#### How to complete this task
Word for word, restate the entries below from their first line through the line that contains "((cand[i] | ~cool[i]) & c);".

#### Material for this exercise
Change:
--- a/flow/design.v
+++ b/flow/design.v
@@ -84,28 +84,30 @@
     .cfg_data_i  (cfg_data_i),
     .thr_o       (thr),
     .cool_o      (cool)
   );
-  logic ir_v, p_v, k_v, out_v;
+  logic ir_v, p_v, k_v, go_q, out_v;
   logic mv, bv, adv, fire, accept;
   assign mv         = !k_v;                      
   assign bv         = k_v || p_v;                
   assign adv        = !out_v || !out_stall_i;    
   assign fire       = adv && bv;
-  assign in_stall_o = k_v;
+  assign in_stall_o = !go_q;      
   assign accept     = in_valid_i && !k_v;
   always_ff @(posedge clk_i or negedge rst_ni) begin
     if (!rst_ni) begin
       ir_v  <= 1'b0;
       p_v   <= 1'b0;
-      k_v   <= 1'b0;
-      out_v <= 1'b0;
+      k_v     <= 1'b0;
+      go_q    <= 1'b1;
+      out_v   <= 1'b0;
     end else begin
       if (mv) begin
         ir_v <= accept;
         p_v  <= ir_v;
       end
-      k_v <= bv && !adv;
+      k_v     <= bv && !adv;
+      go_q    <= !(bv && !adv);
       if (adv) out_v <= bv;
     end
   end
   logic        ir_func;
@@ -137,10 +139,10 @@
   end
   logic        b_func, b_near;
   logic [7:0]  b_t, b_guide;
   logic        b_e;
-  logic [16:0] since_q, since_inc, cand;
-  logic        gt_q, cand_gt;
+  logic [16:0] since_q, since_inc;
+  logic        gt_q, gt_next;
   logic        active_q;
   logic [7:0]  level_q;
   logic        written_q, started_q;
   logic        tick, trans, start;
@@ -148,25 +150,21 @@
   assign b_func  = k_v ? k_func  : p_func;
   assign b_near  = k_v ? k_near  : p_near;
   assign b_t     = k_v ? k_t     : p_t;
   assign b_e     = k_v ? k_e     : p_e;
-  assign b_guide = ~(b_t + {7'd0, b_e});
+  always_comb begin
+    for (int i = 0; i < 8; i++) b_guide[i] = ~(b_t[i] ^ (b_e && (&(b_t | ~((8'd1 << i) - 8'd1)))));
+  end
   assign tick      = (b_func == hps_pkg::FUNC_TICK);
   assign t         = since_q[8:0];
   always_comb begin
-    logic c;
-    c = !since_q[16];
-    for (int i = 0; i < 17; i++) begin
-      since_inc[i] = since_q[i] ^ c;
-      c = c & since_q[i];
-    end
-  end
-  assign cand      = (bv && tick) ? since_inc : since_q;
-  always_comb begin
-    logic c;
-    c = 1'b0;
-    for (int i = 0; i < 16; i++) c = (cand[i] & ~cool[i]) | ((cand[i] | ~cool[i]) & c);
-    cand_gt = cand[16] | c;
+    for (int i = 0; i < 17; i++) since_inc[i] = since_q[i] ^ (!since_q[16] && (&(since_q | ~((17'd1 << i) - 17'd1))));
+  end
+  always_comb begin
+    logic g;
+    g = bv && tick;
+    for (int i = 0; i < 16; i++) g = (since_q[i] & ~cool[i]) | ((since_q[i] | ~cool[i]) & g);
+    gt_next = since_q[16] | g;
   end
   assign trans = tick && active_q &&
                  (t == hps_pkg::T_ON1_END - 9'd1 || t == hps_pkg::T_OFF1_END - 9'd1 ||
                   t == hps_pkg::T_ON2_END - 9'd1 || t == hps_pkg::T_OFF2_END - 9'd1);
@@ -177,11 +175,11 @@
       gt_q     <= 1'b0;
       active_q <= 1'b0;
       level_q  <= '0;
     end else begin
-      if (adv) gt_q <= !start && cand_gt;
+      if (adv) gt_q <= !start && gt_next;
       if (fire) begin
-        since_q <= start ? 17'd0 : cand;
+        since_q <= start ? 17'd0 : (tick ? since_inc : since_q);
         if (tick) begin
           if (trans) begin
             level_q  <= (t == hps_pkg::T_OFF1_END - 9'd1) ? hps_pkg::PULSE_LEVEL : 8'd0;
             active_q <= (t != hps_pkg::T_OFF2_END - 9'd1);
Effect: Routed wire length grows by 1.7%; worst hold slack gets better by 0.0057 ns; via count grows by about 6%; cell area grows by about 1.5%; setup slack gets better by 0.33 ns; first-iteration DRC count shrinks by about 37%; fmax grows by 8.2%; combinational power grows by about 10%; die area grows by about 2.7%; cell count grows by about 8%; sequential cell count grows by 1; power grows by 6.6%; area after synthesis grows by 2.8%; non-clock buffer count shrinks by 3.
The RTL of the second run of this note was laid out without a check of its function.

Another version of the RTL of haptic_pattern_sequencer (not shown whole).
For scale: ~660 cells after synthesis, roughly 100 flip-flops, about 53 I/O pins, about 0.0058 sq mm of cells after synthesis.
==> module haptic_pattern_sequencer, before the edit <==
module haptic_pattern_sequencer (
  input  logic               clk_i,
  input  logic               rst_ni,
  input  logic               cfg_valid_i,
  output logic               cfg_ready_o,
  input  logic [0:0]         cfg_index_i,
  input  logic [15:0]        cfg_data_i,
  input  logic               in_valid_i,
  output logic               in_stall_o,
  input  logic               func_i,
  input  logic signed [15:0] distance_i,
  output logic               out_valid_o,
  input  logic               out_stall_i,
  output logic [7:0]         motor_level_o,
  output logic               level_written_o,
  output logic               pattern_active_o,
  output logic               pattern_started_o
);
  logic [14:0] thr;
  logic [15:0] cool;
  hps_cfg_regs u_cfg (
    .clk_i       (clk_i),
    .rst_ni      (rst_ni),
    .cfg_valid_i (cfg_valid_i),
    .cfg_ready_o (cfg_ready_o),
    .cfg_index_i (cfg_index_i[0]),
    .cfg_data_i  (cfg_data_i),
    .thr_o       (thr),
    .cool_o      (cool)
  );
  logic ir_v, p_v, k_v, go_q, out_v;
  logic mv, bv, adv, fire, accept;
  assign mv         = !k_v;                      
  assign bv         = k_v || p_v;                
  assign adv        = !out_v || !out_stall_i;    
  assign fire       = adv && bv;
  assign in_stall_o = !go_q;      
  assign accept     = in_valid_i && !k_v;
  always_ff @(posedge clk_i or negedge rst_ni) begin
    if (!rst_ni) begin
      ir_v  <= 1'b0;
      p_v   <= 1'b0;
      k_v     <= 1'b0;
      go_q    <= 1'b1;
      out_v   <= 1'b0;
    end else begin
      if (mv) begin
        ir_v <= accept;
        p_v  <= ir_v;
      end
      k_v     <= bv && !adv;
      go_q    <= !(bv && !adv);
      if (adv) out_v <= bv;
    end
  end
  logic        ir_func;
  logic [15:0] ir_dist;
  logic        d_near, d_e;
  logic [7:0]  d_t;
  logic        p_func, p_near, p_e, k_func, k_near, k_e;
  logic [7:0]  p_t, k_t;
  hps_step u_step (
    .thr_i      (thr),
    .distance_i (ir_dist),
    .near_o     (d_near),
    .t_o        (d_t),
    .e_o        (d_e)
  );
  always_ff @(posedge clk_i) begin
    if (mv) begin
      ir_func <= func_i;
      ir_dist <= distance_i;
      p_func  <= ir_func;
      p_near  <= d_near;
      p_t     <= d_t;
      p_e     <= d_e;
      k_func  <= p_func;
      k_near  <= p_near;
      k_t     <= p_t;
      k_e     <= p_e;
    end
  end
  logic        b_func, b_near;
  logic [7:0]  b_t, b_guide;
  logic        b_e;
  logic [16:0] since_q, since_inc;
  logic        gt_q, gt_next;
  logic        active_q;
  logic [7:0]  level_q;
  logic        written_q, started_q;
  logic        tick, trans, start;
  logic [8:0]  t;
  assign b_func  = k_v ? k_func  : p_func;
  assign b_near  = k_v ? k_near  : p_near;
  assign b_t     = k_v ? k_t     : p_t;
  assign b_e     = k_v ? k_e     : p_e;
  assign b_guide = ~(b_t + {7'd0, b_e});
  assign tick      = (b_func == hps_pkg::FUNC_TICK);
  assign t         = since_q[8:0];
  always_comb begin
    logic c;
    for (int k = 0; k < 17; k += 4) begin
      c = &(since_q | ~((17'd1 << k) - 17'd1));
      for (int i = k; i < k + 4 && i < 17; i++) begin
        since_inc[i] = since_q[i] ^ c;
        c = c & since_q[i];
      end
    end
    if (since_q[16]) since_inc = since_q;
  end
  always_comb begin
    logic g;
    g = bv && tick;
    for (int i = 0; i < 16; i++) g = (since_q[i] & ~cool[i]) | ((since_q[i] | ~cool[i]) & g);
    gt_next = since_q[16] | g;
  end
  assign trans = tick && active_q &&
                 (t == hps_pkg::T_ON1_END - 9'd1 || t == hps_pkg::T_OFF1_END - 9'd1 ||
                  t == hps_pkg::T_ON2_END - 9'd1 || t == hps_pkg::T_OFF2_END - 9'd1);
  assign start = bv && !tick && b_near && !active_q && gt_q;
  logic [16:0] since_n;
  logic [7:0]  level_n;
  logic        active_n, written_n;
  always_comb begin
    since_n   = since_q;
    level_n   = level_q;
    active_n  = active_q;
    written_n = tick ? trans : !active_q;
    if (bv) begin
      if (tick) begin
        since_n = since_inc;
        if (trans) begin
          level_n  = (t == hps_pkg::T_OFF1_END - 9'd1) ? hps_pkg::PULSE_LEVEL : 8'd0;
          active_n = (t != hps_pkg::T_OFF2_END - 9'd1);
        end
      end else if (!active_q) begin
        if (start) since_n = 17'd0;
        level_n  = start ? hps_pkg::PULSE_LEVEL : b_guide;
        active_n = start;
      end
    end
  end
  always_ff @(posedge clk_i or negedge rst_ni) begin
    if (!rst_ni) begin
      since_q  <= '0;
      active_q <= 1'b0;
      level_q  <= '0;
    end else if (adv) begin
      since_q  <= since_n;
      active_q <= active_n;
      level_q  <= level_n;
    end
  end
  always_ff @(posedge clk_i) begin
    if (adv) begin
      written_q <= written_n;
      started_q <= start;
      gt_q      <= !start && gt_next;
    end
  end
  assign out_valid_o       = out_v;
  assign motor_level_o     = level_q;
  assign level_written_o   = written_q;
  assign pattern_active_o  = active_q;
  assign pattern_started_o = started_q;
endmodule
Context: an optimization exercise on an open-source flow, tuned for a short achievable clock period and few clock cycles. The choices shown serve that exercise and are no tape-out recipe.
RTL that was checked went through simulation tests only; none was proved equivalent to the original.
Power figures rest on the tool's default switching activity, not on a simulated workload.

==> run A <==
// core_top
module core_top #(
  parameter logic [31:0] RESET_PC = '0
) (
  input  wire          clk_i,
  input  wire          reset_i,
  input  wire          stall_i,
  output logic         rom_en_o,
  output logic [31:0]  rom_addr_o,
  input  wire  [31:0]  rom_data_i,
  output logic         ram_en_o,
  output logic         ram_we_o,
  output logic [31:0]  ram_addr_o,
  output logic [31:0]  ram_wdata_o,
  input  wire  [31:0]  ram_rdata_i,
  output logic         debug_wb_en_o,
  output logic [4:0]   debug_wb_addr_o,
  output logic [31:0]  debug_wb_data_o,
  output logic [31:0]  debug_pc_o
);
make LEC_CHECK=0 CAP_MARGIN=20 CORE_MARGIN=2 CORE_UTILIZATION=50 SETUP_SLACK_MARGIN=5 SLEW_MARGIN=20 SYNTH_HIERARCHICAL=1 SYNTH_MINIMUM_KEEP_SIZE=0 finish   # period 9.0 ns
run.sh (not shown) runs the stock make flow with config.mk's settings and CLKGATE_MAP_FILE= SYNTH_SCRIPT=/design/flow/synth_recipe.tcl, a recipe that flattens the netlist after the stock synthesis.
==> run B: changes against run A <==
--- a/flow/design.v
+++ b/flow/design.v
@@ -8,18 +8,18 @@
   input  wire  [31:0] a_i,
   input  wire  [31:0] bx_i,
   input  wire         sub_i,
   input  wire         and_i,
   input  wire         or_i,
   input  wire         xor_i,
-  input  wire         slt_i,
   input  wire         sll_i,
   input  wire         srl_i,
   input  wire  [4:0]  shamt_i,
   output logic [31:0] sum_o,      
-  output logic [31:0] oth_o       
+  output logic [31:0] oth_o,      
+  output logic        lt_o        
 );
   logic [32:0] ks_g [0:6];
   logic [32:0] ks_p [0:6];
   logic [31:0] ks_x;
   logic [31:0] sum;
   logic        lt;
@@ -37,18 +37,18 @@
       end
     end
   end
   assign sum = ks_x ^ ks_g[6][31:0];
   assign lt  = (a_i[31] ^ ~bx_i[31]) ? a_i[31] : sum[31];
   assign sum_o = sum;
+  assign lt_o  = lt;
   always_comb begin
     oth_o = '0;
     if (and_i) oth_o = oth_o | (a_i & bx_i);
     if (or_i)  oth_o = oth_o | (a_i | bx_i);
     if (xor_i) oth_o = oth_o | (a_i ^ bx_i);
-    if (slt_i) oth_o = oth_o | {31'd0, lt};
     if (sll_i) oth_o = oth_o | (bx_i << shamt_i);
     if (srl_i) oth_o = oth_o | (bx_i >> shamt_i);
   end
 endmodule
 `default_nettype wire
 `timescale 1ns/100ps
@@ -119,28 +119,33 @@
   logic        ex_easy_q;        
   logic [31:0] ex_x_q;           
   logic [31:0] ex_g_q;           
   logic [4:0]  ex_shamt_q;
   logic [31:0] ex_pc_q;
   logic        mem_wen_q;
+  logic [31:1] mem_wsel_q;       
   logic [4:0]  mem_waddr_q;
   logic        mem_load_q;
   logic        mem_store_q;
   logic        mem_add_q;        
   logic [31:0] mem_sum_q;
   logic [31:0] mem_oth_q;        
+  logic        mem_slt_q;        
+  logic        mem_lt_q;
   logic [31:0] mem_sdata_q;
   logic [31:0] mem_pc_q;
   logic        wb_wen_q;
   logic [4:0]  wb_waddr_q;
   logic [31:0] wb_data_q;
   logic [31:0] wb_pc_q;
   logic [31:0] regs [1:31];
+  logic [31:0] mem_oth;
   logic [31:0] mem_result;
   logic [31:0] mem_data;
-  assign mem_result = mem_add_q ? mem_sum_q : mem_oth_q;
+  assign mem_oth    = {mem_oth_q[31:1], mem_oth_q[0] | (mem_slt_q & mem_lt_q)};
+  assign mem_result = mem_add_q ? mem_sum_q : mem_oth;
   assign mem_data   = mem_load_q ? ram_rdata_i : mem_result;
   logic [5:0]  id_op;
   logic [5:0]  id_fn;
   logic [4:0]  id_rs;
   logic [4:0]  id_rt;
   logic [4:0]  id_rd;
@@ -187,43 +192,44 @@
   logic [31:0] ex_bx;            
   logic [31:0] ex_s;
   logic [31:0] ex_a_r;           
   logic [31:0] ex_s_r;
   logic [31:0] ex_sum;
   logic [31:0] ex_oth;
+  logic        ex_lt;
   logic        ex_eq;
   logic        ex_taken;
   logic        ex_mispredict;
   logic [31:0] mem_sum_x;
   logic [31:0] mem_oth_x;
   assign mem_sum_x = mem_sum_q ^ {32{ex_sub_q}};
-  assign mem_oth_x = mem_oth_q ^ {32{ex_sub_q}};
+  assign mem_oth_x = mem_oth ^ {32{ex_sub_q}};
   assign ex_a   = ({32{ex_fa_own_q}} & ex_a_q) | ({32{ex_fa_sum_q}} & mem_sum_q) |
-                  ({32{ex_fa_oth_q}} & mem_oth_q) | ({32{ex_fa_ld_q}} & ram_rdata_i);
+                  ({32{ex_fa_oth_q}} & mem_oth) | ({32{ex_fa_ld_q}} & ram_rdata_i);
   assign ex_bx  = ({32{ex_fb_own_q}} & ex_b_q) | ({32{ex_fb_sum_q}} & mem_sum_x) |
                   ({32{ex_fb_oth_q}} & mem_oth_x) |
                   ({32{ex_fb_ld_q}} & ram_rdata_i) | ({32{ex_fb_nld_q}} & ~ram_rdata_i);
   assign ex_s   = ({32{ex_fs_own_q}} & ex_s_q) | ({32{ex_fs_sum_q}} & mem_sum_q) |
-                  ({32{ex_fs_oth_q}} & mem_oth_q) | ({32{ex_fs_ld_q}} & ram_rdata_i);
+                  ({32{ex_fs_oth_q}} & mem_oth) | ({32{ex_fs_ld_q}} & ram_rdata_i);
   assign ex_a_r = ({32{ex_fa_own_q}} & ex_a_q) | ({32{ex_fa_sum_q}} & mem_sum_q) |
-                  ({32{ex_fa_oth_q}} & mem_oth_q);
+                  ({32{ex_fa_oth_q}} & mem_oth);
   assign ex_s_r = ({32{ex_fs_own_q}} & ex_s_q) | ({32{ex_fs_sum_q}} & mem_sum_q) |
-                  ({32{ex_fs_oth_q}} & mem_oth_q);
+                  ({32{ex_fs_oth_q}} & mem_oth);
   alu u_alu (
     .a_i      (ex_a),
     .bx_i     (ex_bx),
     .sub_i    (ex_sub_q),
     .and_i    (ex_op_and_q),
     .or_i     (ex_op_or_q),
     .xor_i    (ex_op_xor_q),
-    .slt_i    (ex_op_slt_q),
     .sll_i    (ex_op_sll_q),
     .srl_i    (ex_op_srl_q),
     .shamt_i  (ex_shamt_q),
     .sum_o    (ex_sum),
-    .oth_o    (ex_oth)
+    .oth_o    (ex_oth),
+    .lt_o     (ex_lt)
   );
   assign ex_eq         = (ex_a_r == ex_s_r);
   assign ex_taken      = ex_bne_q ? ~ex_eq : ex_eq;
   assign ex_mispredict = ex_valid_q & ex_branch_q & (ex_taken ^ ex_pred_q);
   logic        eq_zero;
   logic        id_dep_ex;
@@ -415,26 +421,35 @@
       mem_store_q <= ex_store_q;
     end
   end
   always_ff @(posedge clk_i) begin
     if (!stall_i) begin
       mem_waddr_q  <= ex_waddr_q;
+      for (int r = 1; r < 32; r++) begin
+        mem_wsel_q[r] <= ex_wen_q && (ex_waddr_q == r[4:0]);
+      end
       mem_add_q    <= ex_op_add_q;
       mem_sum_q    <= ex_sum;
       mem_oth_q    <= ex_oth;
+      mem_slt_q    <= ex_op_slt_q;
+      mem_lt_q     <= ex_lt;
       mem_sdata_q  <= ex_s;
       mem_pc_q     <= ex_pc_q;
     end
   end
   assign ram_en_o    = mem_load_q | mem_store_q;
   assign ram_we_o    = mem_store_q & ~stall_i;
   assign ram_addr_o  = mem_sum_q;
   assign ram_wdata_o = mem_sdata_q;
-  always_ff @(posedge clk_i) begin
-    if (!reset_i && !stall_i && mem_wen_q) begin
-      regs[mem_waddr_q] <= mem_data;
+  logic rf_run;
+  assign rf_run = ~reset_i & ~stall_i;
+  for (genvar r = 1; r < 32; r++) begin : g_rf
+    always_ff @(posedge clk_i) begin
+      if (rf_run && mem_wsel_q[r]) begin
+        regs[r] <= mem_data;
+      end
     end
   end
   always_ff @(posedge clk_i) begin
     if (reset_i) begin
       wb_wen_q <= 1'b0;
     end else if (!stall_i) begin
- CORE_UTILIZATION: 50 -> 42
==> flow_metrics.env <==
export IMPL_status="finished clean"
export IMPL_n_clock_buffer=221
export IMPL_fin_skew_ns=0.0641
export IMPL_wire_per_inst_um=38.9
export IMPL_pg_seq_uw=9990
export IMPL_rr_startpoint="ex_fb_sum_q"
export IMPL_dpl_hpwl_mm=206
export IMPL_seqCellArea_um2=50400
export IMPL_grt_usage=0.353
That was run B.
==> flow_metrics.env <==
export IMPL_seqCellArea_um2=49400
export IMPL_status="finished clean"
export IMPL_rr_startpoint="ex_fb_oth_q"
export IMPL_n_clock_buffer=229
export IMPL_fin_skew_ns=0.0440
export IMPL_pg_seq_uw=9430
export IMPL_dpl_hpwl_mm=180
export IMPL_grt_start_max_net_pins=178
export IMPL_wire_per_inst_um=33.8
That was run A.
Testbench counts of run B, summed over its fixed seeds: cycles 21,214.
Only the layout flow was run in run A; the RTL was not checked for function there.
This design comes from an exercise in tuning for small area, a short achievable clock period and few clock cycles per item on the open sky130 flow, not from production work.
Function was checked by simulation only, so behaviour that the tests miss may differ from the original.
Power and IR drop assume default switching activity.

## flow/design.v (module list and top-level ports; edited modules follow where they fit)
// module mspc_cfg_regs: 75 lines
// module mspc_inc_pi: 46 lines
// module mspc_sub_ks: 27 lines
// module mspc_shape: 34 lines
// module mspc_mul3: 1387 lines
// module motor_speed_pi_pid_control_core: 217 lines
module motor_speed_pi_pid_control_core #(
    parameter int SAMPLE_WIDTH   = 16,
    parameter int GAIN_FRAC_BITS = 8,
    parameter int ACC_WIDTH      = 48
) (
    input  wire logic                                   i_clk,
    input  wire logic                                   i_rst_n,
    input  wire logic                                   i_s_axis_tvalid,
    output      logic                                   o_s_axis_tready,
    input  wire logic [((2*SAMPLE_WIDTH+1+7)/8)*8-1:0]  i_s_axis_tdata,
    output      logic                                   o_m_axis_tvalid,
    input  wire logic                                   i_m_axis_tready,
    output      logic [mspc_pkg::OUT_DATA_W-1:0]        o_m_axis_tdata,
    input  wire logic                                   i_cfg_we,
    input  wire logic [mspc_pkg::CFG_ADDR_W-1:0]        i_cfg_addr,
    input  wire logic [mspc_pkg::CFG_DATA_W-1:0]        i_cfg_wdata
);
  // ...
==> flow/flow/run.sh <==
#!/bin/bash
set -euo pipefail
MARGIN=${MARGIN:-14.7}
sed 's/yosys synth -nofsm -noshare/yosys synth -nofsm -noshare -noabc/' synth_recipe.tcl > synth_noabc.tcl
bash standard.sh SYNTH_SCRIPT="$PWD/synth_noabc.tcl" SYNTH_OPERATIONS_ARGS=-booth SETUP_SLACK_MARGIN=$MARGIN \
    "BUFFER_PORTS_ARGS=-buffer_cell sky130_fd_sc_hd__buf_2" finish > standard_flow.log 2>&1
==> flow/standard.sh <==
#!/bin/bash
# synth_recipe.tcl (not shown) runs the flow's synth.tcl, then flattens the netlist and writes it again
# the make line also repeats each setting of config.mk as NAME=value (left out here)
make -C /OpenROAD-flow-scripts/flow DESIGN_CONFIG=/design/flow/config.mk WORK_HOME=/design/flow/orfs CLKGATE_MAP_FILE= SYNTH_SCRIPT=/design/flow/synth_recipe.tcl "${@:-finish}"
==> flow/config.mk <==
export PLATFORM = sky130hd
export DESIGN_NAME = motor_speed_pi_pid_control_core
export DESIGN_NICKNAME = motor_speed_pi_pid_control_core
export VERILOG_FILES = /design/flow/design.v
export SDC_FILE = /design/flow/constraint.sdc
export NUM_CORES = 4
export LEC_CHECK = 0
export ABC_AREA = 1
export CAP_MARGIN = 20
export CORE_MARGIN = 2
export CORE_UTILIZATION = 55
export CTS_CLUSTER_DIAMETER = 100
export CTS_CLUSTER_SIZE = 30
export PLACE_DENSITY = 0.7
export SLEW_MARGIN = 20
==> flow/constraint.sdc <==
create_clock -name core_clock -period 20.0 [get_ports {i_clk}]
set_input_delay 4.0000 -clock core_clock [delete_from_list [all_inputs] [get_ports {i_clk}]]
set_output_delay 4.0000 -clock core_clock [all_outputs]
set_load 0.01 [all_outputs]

#### Written answer
Change:
--- a/flow/design.v
+++ b/flow/design.v
@@ -84,28 +84,30 @@
     .cfg_data_i  (cfg_data_i),
     .thr_o       (thr),
     .cool_o      (cool)
   );
-  logic ir_v, p_v, k_v, out_v;
+  logic ir_v, p_v, k_v, go_q, out_v;
   logic mv, bv, adv, fire, accept;
   assign mv         = !k_v;                      
   assign bv         = k_v || p_v;                
   assign adv        = !out_v || !out_stall_i;    
   assign fire       = adv && bv;
-  assign in_stall_o = k_v;
+  assign in_stall_o = !go_q;      
   assign accept     = in_valid_i && !k_v;
   always_ff @(posedge clk_i or negedge rst_ni) begin
     if (!rst_ni) begin
       ir_v  <= 1'b0;
       p_v   <= 1'b0;
-      k_v   <= 1'b0;
-      out_v <= 1'b0;
+      k_v     <= 1'b0;
+      go_q    <= 1'b1;
+      out_v   <= 1'b0;
     end else begin
       if (mv) begin
         ir_v <= accept;
         p_v  <= ir_v;
       end
-      k_v <= bv && !adv;
+      k_v     <= bv && !adv;
+      go_q    <= !(bv && !adv);
       if (adv) out_v <= bv;
     end
   end
   logic        ir_func;
@@ -137,10 +139,10 @@
   end
   logic        b_func, b_near;
   logic [7:0]  b_t, b_guide;
   logic        b_e;
-  logic [16:0] since_q, since_inc, cand;
-  logic        gt_q, cand_gt;
+  logic [16:0] since_q, since_inc;
+  logic        gt_q, gt_next;
   logic        active_q;
   logic [7:0]  level_q;
   logic        written_q, started_q;
   logic        tick, trans, start;
@@ -148,25 +150,21 @@
   assign b_func  = k_v ? k_func  : p_func;
   assign b_near  = k_v ? k_near  : p_near;
   assign b_t     = k_v ? k_t     : p_t;
   assign b_e     = k_v ? k_e     : p_e;
-  assign b_guide = ~(b_t + {7'd0, b_e});
+  always_comb begin
+    for (int i = 0; i < 8; i++) b_guide[i] = ~(b_t[i] ^ (b_e && (&(b_t | ~((8'd1 << i) - 8'd1)))));
+  end
   assign tick      = (b_func == hps_pkg::FUNC_TICK);
   assign t         = since_q[8:0];
   always_comb begin
-    logic c;
-    c = !since_q[16];
-    for (int i = 0; i < 17; i++) begin
-      since_inc[i] = since_q[i] ^ c;
-      c = c & since_q[i];
-    end
-  end
-  assign cand      = (bv && tick) ? since_inc : since_q;
-  always_comb begin
-    logic c;
-    c = 1'b0;
-    for (int i = 0; i < 16; i++) c = (cand[i] & ~cool[i]) | ((cand[i] | ~cool[i]) & c);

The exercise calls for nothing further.